### Activity
Locate the string "layer" in the listing below. Copy every line where it is found.

------------------------------

### config.mk
export PLATFORM = sky130hd
export DESIGN_NAME = irq_presenter
export DESIGN_NICKNAME = d
export VERILOG_FILES = /design/src/rtl/ipr_pkg.sv /design/src/rtl/ipr_slot_cmp.sv /design/src/rtl/ipr_strobe_reg.sv /design/src/rtl/irq_presenter.sv
export SDC_FILE = /design/constraint.sdc
export NUM_CORES = 1
export LEC_CHECK = 0
export CORE_MARGIN = 2
export CORE_UTILIZATION = 45
export CTS_BUF_LIST = sky130_fd_sc_hd__clkbuf_8
export DETAILED_ROUTE_END_ITERATION = 6
export GPL_TIMING_DRIVEN = 0
export PLACE_DENSITY_LB_ADDON = 0.25
export SLEW_MARGIN = 20
export SYNTH_ARGS = -nofsm -noshare
export SYNTH_HDL_FRONTEND = slang
export SYNTH_HIERARCHICAL = 1
export SYNTH_SLANG_ARGS = --single-unit
### constraint.sdc
create_clock -name clk -period 3.78 [get_ports clk]
set_input_delay 0.756 -clock clk [delete_from_list [all_inputs] [get_ports clk]]
set_output_delay 0.756 -clock clk [all_outputs]
set_load 0.02 [all_outputs]
### src/rtl/ipr_pkg.sv
package ipr_pkg;
  typedef enum logic [2:0] {
    OP_ACCEPT   = 3'd0,
    OP_POLL     = 3'd1,
    OP_SET_PRIO = 3'd2,
    OP_SET_IPI  = 3'd3,
    OP_EOI      = 3'd4
  } ipr_op_e;
endpackage

### src/rtl/ipr_slot_cmp.sv
// Decides whether a candidate priority may take the pending slot.
module ipr_slot_cmp #(
  parameter int PRIO_W = 8
) (
  input  logic [PRIO_W-1:0] cur_prio,
  input  logic              pend_busy,
  input  logic [PRIO_W-1:0] pend_prio,
  input  logic [PRIO_W-1:0] cand_prio,
  output logic              wins
);
  logic beats_cpu;
  logic blocked;

  always_comb begin
    beats_cpu = cand_prio < cur_prio;
    blocked   = pend_busy && (pend_prio <= cand_prio);
    wins      = beats_cpu && !blocked;
  end
endmodule

### src/rtl/ipr_strobe_reg.sv
// One-cycle strobe with a payload that loads only when the strobe fires.
module ipr_strobe_reg #(
  parameter int W = 24
) (
  input  logic         clk,
  input  logic         rst_n,
  input  logic         v_d,
  input  logic [W-1:0] data_d,
  output logic         v_q,
  output logic [W-1:0] data_q
);
  always_ff @(posedge clk or negedge rst_n) begin
    if (!rst_n) begin
      v_q    <= 1'b0;
      data_q <= '0;
    end else begin
      v_q <= v_d;
      if (v_d) data_q <= data_d;
    end
  end
endmodule

### src/rtl/irq_presenter.sv
module irq_presenter
  import ipr_pkg::*;
#(
  parameter int SRC_W   = 24,
  parameter int PRIO_W  = 8,
  parameter int IPI_SRC = 2
) (
  input  logic                      clk,
  input  logic                      rst_n,
  input  logic                      req_valid,
  input  logic [SRC_W-1:0]          req_src,
  input  logic [PRIO_W-1:0]         req_prio,
  input  logic                      op_valid,
  input  logic [2:0]                op_code,
  input  logic [SRC_W+PRIO_W-1:0]   op_wdata,
  output logic                      irq_out,
  output logic                      rd_valid,
  output logic [SRC_W+PRIO_W-1:0]   rd_data,
  output logic [PRIO_W-1:0]         rd_ipi,
  output logic                      rej_a_valid,
  output logic [SRC_W-1:0]          rej_a_src,
  output logic                      rej_b_valid,
  output logic [SRC_W-1:0]          rej_b_src,
  output logic                      eoi_valid,
  output logic [SRC_W-1:0]          eoi_src,
  output logic                      resend_req
);
  localparam int REG_W = SRC_W + PRIO_W;
  localparam int RD_W  = REG_W + PRIO_W;
  localparam logic [PRIO_W-1:0] PRIO_NONE = '1;
  localparam logic [SRC_W-1:0]  IPI_NUM   = SRC_W'(IPI_SRC);

  // state registers
  logic [PRIO_W-1:0] cppr_q, cppr_d;
  logic [SRC_W-1:0]  xisr_q, xisr_d;
  logic [PRIO_W-1:0] pprio_q, pprio_d;
  logic [PRIO_W-1:0] mfrr_q, mfrr_d;
  logic              ipi_q, ipi_d;
  logic              irq_q, irq_d;
  logic              resend_q, resend_d;

  // strobe next values
  logic              rej_a_v_d, rej_b_v_d, eoi_v_d, rd_v_d;
  logic [SRC_W-1:0]  rej_a_s_d, rej_b_s_d, eoi_s_d;
  logic [RD_W-1:0]   rd_d, rd_q;

  ipr_op_e           op_e;
  logic              pend_busy;
  logic [PRIO_W-1:0] w_lo, w_hi, rs_prio;
  logic              req_wins, ipi_wr_wins, ipi_rs_wins;

  assign op_e      = ipr_op_e'(op_code);
  assign pend_busy = (xisr_q != '0);
  assign w_lo      = op_wdata[PRIO_W-1:0];
  assign w_hi      = op_wdata[REG_W-1 -: PRIO_W];
  assign rs_prio   = (op_e == OP_EOI) ? w_hi : w_lo;

  ipr_slot_cmp #(.PRIO_W(PRIO_W)) u_req_cmp (
    .cur_prio(cppr_q), .pend_busy(pend_busy), .pend_prio(pprio_q),
    .cand_prio(req_prio), .wins(req_wins));

  ipr_slot_cmp #(.PRIO_W(PRIO_W)) u_ipi_wr_cmp (
    .cur_prio(cppr_q), .pend_busy(pend_busy), .pend_prio(pprio_q),
    .cand_prio(w_lo), .wins(ipi_wr_wins));

  // replay path: slot is known empty when it is used
  ipr_slot_cmp #(.PRIO_W(PRIO_W)) u_ipi_rs_cmp (
    .cur_prio(rs_prio), .pend_busy(1'b0), .pend_prio(PRIO_NONE),
    .cand_prio(mfrr_q), .wins(ipi_rs_wins));

  always_comb begin
    cppr_d = cppr_q; xisr_d = xisr_q; pprio_d = pprio_q; mfrr_d = mfrr_q;
    ipi_d = ipi_q; irq_d = irq_q; resend_d = 1'b0;
    rej_a_v_d = 1'b0; rej_a_s_d = xisr_q;
    rej_b_v_d = 1'b0; rej_b_s_d = req_src;
    eoi_v_d = 1'b0;   eoi_s_d = op_wdata[SRC_W-1:0];
    rd_v_d = 1'b0;    rd_d = {cppr_q, xisr_q, mfrr_q};

    if (op_valid) begin
      rej_b_v_d = req_valid;
      unique case (op_e)
        OP_ACCEPT: begin
          rd_v_d = 1'b1;
          irq_d = 1'b0; cppr_d = pprio_q; xisr_d = '0;
          pprio_d = PRIO_NONE; ipi_d = 1'b0;
        end
        OP_POLL: rd_v_d = 1'b1;
        OP_SET_PRIO: begin
          cppr_d = w_lo;
          if (w_lo < cppr_q) begin
            if (pend_busy && (w_lo <= pprio_q)) begin
              rej_a_v_d = !ipi_q;
              xisr_d = '0; pprio_d = PRIO_NONE; ipi_d = 1'b0; irq_d = 1'b0;
            end
          end else if (!pend_busy) begin
            resend_d = 1'b1;
            if (ipi_rs_wins) begin
              xisr_d = IPI_NUM; pprio_d = mfrr_q; ipi_d = 1'b1; irq_d = 1'b1;
            end
          end
        end
        OP_SET_IPI: begin
          mfrr_d = w_lo;
          if (ipi_wr_wins) begin
            rej_a_v_d = pend_busy && !ipi_q;
            xisr_d = IPI_NUM; pprio_d = w_lo; ipi_d = 1'b1; irq_d = 1'b1;
          end
        end
        OP_EOI: begin
          cppr_d = w_hi;
          eoi_v_d = 1'b1;
          if (!pend_busy) begin
            resend_d = 1'b1;
            if (ipi_rs_wins) begin
              xisr_d = IPI_NUM; pprio_d = mfrr_q; ipi_d = 1'b1; irq_d = 1'b1;
            end
          end
        end
        default: ;
      endcase
    end else if (req_valid) begin
      if (req_wins) begin
        rej_a_v_d = pend_busy && !ipi_q;
        xisr_d = req_src; pprio_d = req_prio; ipi_d = 1'b0; irq_d = 1'b1;
      end else begin
        rej_b_v_d = 1'b1;
      end
    end
  end

  always_ff @(posedge clk or negedge rst_n) begin
    if (!rst_n) begin
      cppr_q <= '0; xisr_q <= '0; pprio_q <= PRIO_NONE; mfrr_q <= PRIO_NONE;
      ipi_q <= 1'b0; irq_q <= 1'b0; resend_q <= 1'b0;
    end else begin
      cppr_q <= cppr_d; xisr_q <= xisr_d; pprio_q <= pprio_d; mfrr_q <= mfrr_d;
      ipi_q <= ipi_d; irq_q <= irq_d; resend_q <= resend_d;
    end
  end

  ipr_strobe_reg #(.W(SRC_W)) u_rej_a (.clk(clk), .rst_n(rst_n),
    .v_d(rej_a_v_d), .data_d(rej_a_s_d), .v_q(rej_a_valid), .data_q(rej_a_src));
  ipr_strobe_reg #(.W(SRC_W)) u_rej_b (.clk(clk), .rst_n(rst_n),
    .v_d(rej_b_v_d), .data_d(rej_b_s_d), .v_q(rej_b_valid), .data_q(rej_b_src));
  ipr_strobe_reg #(.W(SRC_W)) u_eoi (.clk(clk), .rst_n(rst_n),
    .v_d(eoi_v_d), .data_d(eoi_s_d), .v_q(eoi_valid), .data_q(eoi_src));
  ipr_strobe_reg #(.W(RD_W)) u_rd (.clk(clk), .rst_n(rst_n),
    .v_d(rd_v_d), .data_d(rd_d), .v_q(rd_valid), .data_q(rd_q));

  assign rd_data    = rd_q[RD_W-1 -: REG_W];
  assign rd_ipi     = rd_q[PRIO_W-1:0];
  assign irq_out    = irq_q;
  assign resend_req = resend_q;
endmodule

==> results of run 1 <==
cells in the final DEF, fill, tap and decap left out, types with 12 or more instances in the layout:
master,n
a21o_1,13
a21oi_1,23
a22o_1,23
buf_6,15
clkbuf_8,17
clkdlybuf4s50_1,177
dfrtp_1,151
dfstp_2,16
ha_1,57
inv_1,58
mux2_2,64
mux2_4,62
nand2_1,31
nand3_1,12
per-stage QoR:
step / area [µm²] / total power [mW]
after floorplan: 8995 / 4.921
final: 11930 / 7.973
after detailed placement: 11230 / 6.396
after global placement: 11190 / 6.319
after CTS: 11780 / 7.903
after global routing: 11930 / 8.450
per-layer routing:
layer,vias up,global-route usage,routed length [µm]
met4,0,0.06584,514
met3,47,0.05440,1399
met1,3241,0.3073,10390
met5,-,0,0
met2,244,0.3657,11110
li1,3043,-,-
worst min path at each step:
| stage | endpoint | start | depth (start not counted) | slack (ns) |
|---|---|---|---|---|
| after CTS | u_rej_a/data_q[17] | rst_n | 1 | 0.30 |
| after global routing | u_rej_a/data_q[17] | rst_n | 1 | 0.30 |
| after floorplan | u_rej_a/v_q | ipi_q | 1 | 0.42 |
| after global placement | u_rej_a/v_q | ipi_q | 1 | 0.44 |
| final | u_rej_a/data_q[17] | rst_n | 1 | 0.29 |
| after detailed placement | u_rej_a/v_q | ipi_q | 1 | 0.44 |
final cells by class:
class	instances	area share
Sequential cell	167	0.3519
Multi-Input combinational cell	450	0.3678
Clock inverter	15	0.01709
Buffer	36	0.02968
Clock buffer	17	0.01961
Tap cell	265	0.02779
Inverter	64	0.02013
Timing Repair Buffer	197	0.1660
Yosys cell counts, types with 12 or more instances:
cell	count
dfrtp_1	151
nand2_1	31
a21oi_1	25
a21o_1	13
mux2_2	66
buf_6	13
ha_1	60
inv_1	62
mux2_4	60
a22o_1	23
nand3_1	12
dfstp_2	16
power by group:
group / internal (mW) / switching [mW]
sequential: 2.42 / 0.580
combinational: 1.93 / 1.68
clock: 0.572 / 0.791
sequential cells by signal, indices dropped and copies added, names as in the netlist:
register,count
u_rd/data_q,40
rej_a_s_d,24
u_eoi/data_q,24
u_rej_a/data_q,24
u_rej_b/data_q,24
cppr_q,8
mfrr_q,8
pprio_q,8
ipi_q,1
irq_out,1
resend_req,1
u_eoi/v_q,1
u_rd/v_q,1
u_rej_a/v_q,1
u_rej_b/v_q,1
logic make-up after synthesis:
family | synth area share
adders and majority gates | 0.08395
muxes | 0.1939
DFF | 0.4696
and+or+nand+nor | 0.05919
other | 0.0008398
AOI/OAI and AO/OA | 0.1282
buffers and inverters | 0.06436
what timing repair did:
item                                    4_1_cts  5_1_grt
pin swaps                                     4       10
gates resized for setup                      16       34
buffers inserted                              5        5
cloned                                        1        0
hold buffers                                  0        0
endpoints found under the setup margin       78       52
==> results by group, run 1 <==
Global routing
  • Global route overflow: 0
  • Initial antenna violation count: 0
  • Number of global-route vias before repair: 6732
  • First-pass GRT wire length: 37650 µm
  • Overall global routing resource usage: 0.2274
  • Largest net degree at the start of global routing: 93

Die
  • FP Rows: 51
  • Die extent in y: 145.0 µm
  • Initial Util: 0.4595
  • I/O Pins: 189
  • Core footprint: 19460 µm²
  • Die area: 21010 µm²
  • Die W: 145.0 µm

STA
  • Fin. Hold Viols: 0
  • Post-route minimum period: 3.669 ns
  • Setup TNS: 0 ns
  • Slew headroom: 0.4829
  • Setup WS post-layout: 0.1107 ns
  • Slew Limit Fails: 0
  • Final setup vio count: 0
  • Hold slack final: 0.2940 ns
  • Fmax: 0.2725 GHz
  • Fin Clk Skew: 0.01919 ns
  • Period utilization: 0.9707
  • Worst-margin pin slew: 0.7714 ns

Critical path
  • R2r endpoint: u_rej_a/data_q[13]
  • Crit end category: register
  • WP buf/inv: 6
  • Critical path's largest stage delay: 0.34 ns
  • Stages on worst setup path: 17
  • Type of origin of the critical path: input port
  • Crit path kind: input port to register
  • Worst path slowest cell: mux2_2
  • Reg-to-Reg Start: rej_a_s_d[0]
  • Worst r2r path cells: 14
  • CP startpoint: op_code[0]
  • Crit path to: pprio_q[3]
  • CP cell instances: buf_4, nand2b_4, buf_8, nor2_4, buf_6, mux2_2, inv_2, ha_4, and4_4, a221o_1, a2111oi_4, inv_2, nor3_4, buf_6, mux2i_2, o2111ai_2, a32o_2
  • R2R setup slack: 0.14 ns
  • Arrival time at the worst endpoint: 4.08 ns
  • Req. time, crit path: 4.19 ns
  • CP delay by family, top: compound AO/OA/AOI/OAI gates
  • Max Fanout on Critical Path: 10

Synth
  • Post-synthesis average cell area: 12.61 µm²
  • Count of different cell masters after synthesis: 57
  • Ys async rst share: 1.000
  • Post-synth EDFFs: 0
  • Area share of the largest cell type after synthesis: 0.4226
  • Post-synthesis cell area: 8942 µm²
  • Top post-synthesis cells by area: dfrtp_1 (42%), mux2_4 (10%), ha_1 (8.4%), mux2_2 (8.3%), dfstp_2 (4.7%)
  • Leading area contributor after synthesis: dfrtp_1
  • Register area share after synthesis: 0.4696
  • Synth warn: 6
  • Synthesis-stage register bit count: 167
  • Cells after synthesis: 709
  • Main synth FF type: dfrtp_1

Finish
  • Non-filler instance count after layout: 1211
  • Seq. cell area: 4199 µm²
  • Share of cells above drive strength 1: 0.2674
  • Final net count: 1064
  • Filler cells: 1594
  • ANT cells: 0
  • Multi-input gate area: 4388 µm²
  • Final design utilization: 0.6131
  • P&R area growth vs syn: 33.43%

Detailed routing
  • Drt wl/cell: 19.33 µm
  • DRT iter0 DRCs: 348
  • Vias per cell: 5.429
  • Final wirelength: 23410 µm
  • Post-DRT Antenna Nets: 0
  • Vias: 6575
  • Drt drc: 0
  • Total iterations of the first detailed-routing run: 6

Clock tree
  • Clk pin slew, worst setup/hold paths: 0.10 ns
  • Root buf cell: clkbuf_8
  • Clock Latency Late Sink: 0.48 ns
  • Clk sinks: 167
  • H-tree depth: 4
  • CTS tree: yes
  • Total CTS buffers: 17
  • Max clock buf depth: 2

Placed design
  • Routability congestion estimate: 0.8738
  • Pre-CTS setup slack: -0.9914 ns
  • Placed cell count: 1169
  • Port bufs: 186
  • Post-DP HPWL: 16780 µm

Job
  • Max cap viols: 0

Outcome
  • Status: complete, no violations

Pwr
  • PD cells: 668.2 nW/µm²
  • Leak Pwr: 5.443 nW
  • Peak supply drop: 0.3229 mV

Hold path
  • Hold Crit Class: input port to asynchronous set/reset pin
No activity file was read; power rests on OpenSTA's default activity.
==> run 2: changes to the inputs <==
--- a/config.mk
+++ b/config.mk
@@ -7,7 +7,6 @@
 export LEC_CHECK = 0
 export CORE_MARGIN = 2
 export CORE_UTILIZATION = 45
-export CTS_BUF_LIST = sky130_fd_sc_hd__clkbuf_8
 export DETAILED_ROUTE_END_ITERATION = 6
 export GPL_TIMING_DRIVEN = 0
 export PLACE_DENSITY_LB_ADDON = 0.25
==> run 2 against run 1 <==
Compared with the run above:
- die area unchanged
- clock skew decreased by 0.0035 ns
- critical path depth unchanged
- highest routed layer unchanged
- worst setup slack improved by 0.014 ns
- largest power group unchanged
- routed wire length increased by 0.91%
- sequential cell count unchanged
==> results by group, run 2 (same netlist as run 1, synthesis figures left out) <==
STA
  • Post-route minimum period: 3.655 ns
  • Fin. Hold Viols: 0
  • Slew headroom: 0.5059
  • RSZ-0062 raised after global routing: true
  • Hold slack final: 0.3234 ns
  • Slew Limit Fails: 0
  • Fmax: 0.2736 GHz
  • Period utilization: 0.9669
  • Final setup vio count: 0
  • Fin Clk Skew: 0.01573 ns
  • Worst-margin pin slew: 0.7372 ns

Finish
  • Most frequent cells in the layout: clkdlybuf4s50_1 (177), dfrtp_1 (151), mux2_4 (64), mux2_2 (62), inv_1 (58)
  • ANT cells: 0
  • Share of cells above drive strength 1: 0.2693
  • Max reg flops: 40
  • P&R area growth vs syn: 35.68%
  • Commonest non-fill, non-tap cell in the layout: clkdlybuf4s50_1
  • Post-Layout Inst Area: 12130 µm²
  • Final net count: 1065
  • Top reg by flops: u_rd/data_q
  • Non-filler instance count after layout: 1212

Critical path
  • Req. time, crit path: 4.15 ns
  • Crit end category: register
  • Type of origin of the critical path: input port
  • Max Fanout on Critical Path: 8
  • CP startpoint: op_code[2]
  • Crit path kind: input port to register
  • Reg-to-Reg Start: rej_a_s_d[0]
  • Arrival time at the worst endpoint: 4.03 ns

Detailed routing
  • Drt wl/cell: 19.49 µm
  • Post-DRT Antenna Nets: 0
  • Vias per cell: 5.468
  • Vias: 6627
  • Total iterations of the first detailed-routing run: 6
  • Drt drc: 0
  • DRT iter0 DRCs: 322
  • Final wirelength: 23620 µm

Hold path
  • Hold Crit Class: input port to asynchronous set/reset pin

Job
  • Max cap viols: 0

Placed design
  • Placed cell areas: 11230 µm²
  • Placed cell count: 1169
  • Routability congestion estimate: 0.8738
  • Port bufs: 186
  • Post-DP HPWL: 16780 µm

Clock tree
  • CTS tree: yes
  • Max clock buf depth: 2
  • Root buf cell: clkbuf_16
  • Clk pin slew, worst setup/hold paths: 0.08 ns
  • Clk sinks: 167
  • Clock Latency Late Sink: 0.45 ns
  • Total CTS buffers: 17
  • H-tree depth: 4

Global routing
  • Number of global-route vias before repair: 6739
  • Largest net degree at the start of global routing: 93
  • Initial antenna violation count: 0
  • Global route overflow: 0
  • Overall global routing resource usage: 0.2297
  • First-pass GRT wire length: 37900 µm

Outcome
  • Status: complete, no violations

Die
  • I/O Pins: 189
  • Initial Util: 0.4595
  • Die area: 21010 µm²
  • Core footprint: 19460 µm²
  • FP Rows: 51
  • Die extent in y: 145.0 µm
  • Die W: 145.0 µm

Pwr
  • PD cells: 696.2 nW/µm²
  • Leak Pwr: 5.512 nW
  • Peak supply drop: 0.3361 mV
==> run 2: layout make-up <==
cell class                 instances  area, µm²
timing repair buffer             198       1977
clock inverter                    15      203.9
clock buffer                      17      425.4
multi-input combinational        450       4402
tap                              265      331.6
fill                            1557       7330
buffer                            36      354.1
sequential                       167       4199
inverter                          64      240.2
==> run 2: final timing paths <==
| path | slack, ns | to | cells after the start |
|---|---|---|---|
| max in group asynchronous | 2.60 | mfrr_q[2] | 2 |
| worst min register to register | 0.47 | u_rej_a/v_q | 1 |
| worst max-delay path | 0.13 | pprio_q[3] | 17 |
| worst min-delay path | 0.32 | u_rej_a/data_q[17] | 1 |
| worst max register to register | 0.14 | u_rej_a/data_q[6] | 14 |
| min in group clk | 0.47 | u_rej_a/v_q | 1 |
==> run 2: what timing repair did <==
action	CTS	global route
buffers inserted	5	6
hold buffers	0	0
endpoints found under the setup margin	78	52
cloned	1	0
pin swaps	4	10
resized for setup	19	35
==> run 2: routing by layer <==
layer / track usage / share of wire / vias up
met5: 0 / 0 / -
met4: 0.08168 / 0.026 / 0
met3: 0.05252 / 0.065 / 60
met2: 0.3650 / 0.47 / 254
met1: 0.3094 / 0.44 / 3260
li1: - / - / 3053
==> run 2: worst max-delay path, stage by stage <==
cell,delay (ns)
clkbuf_2,0.18
nand2b_4,0.07
buf_8,0.13
nor2_4,0.11
buf_6,0.13
mux2_4,0.31
inv_2,0.07
ha_4,0.20
and4_4,0.18
a221o_1,0.34
a2111oi_4,0.32
inv_2,0.09
nor3_4,0.25
buf_6,0.17
mux2i_2,0.22
o2111ai_2,0.17
a32o_2,0.31
==> run 2: stage by stage <==
stage | setup WS, ns | utilization | total power, mW | TNS, ns
floorplan | 0.001746 | - | 4.921 | 0
global placement | -5.065 | 0.5749 | 6.319 | -847.15
detailed placement | -0.9914 | 0.5768 | 6.396 | -40.77
CTS | 0.003260 | 0.6140 | 8.350 | 0
global route | -0.02588 | 0.6234 | 8.919 | -0.09361
finish | 0.1252 | 0.6234 | 8.447 | 0
==> run 2: power breakdown <==
group | switching (mW) | internal, mW | leakage (nW)
Clock | 0.857 | 0.960 | 0.301
Sequential | 0.589 | 2.43 | 2.09
Combinational | 1.68 | 1.94 | 3.12
Total | 3.13 | 5.32 | 5.51
==> run 3: changes to the inputs <==
--- a/config.mk
+++ b/config.mk
@@ -13,5 +13,4 @@
 export SLEW_MARGIN = 20
 export SYNTH_ARGS = -nofsm -noshare
 export SYNTH_HDL_FRONTEND = slang
-export SYNTH_HIERARCHICAL = 1
 export SYNTH_SLANG_ARGS = --single-unit
==> run 3 against run 2 <==
Compared with the run above:
- register-to-register slack improved by 0.58 ns
- sequential share of layout area up 5.0 points
- worst setup slack lost 0.035 ns
- routed wire length shrank 13%
- clock skew is 0.0084 ns lower
- sequential cell count unchanged
- die area down 13%
- fmax is 0.94% lower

------------------------------

### Answer to the problem
per-layer routing:
layer,vias up,global-route usage,routed length [µm]
- highest routed layer unchanged
==> run 2: routing by layer <==
layer / track usage / share of wire / vias up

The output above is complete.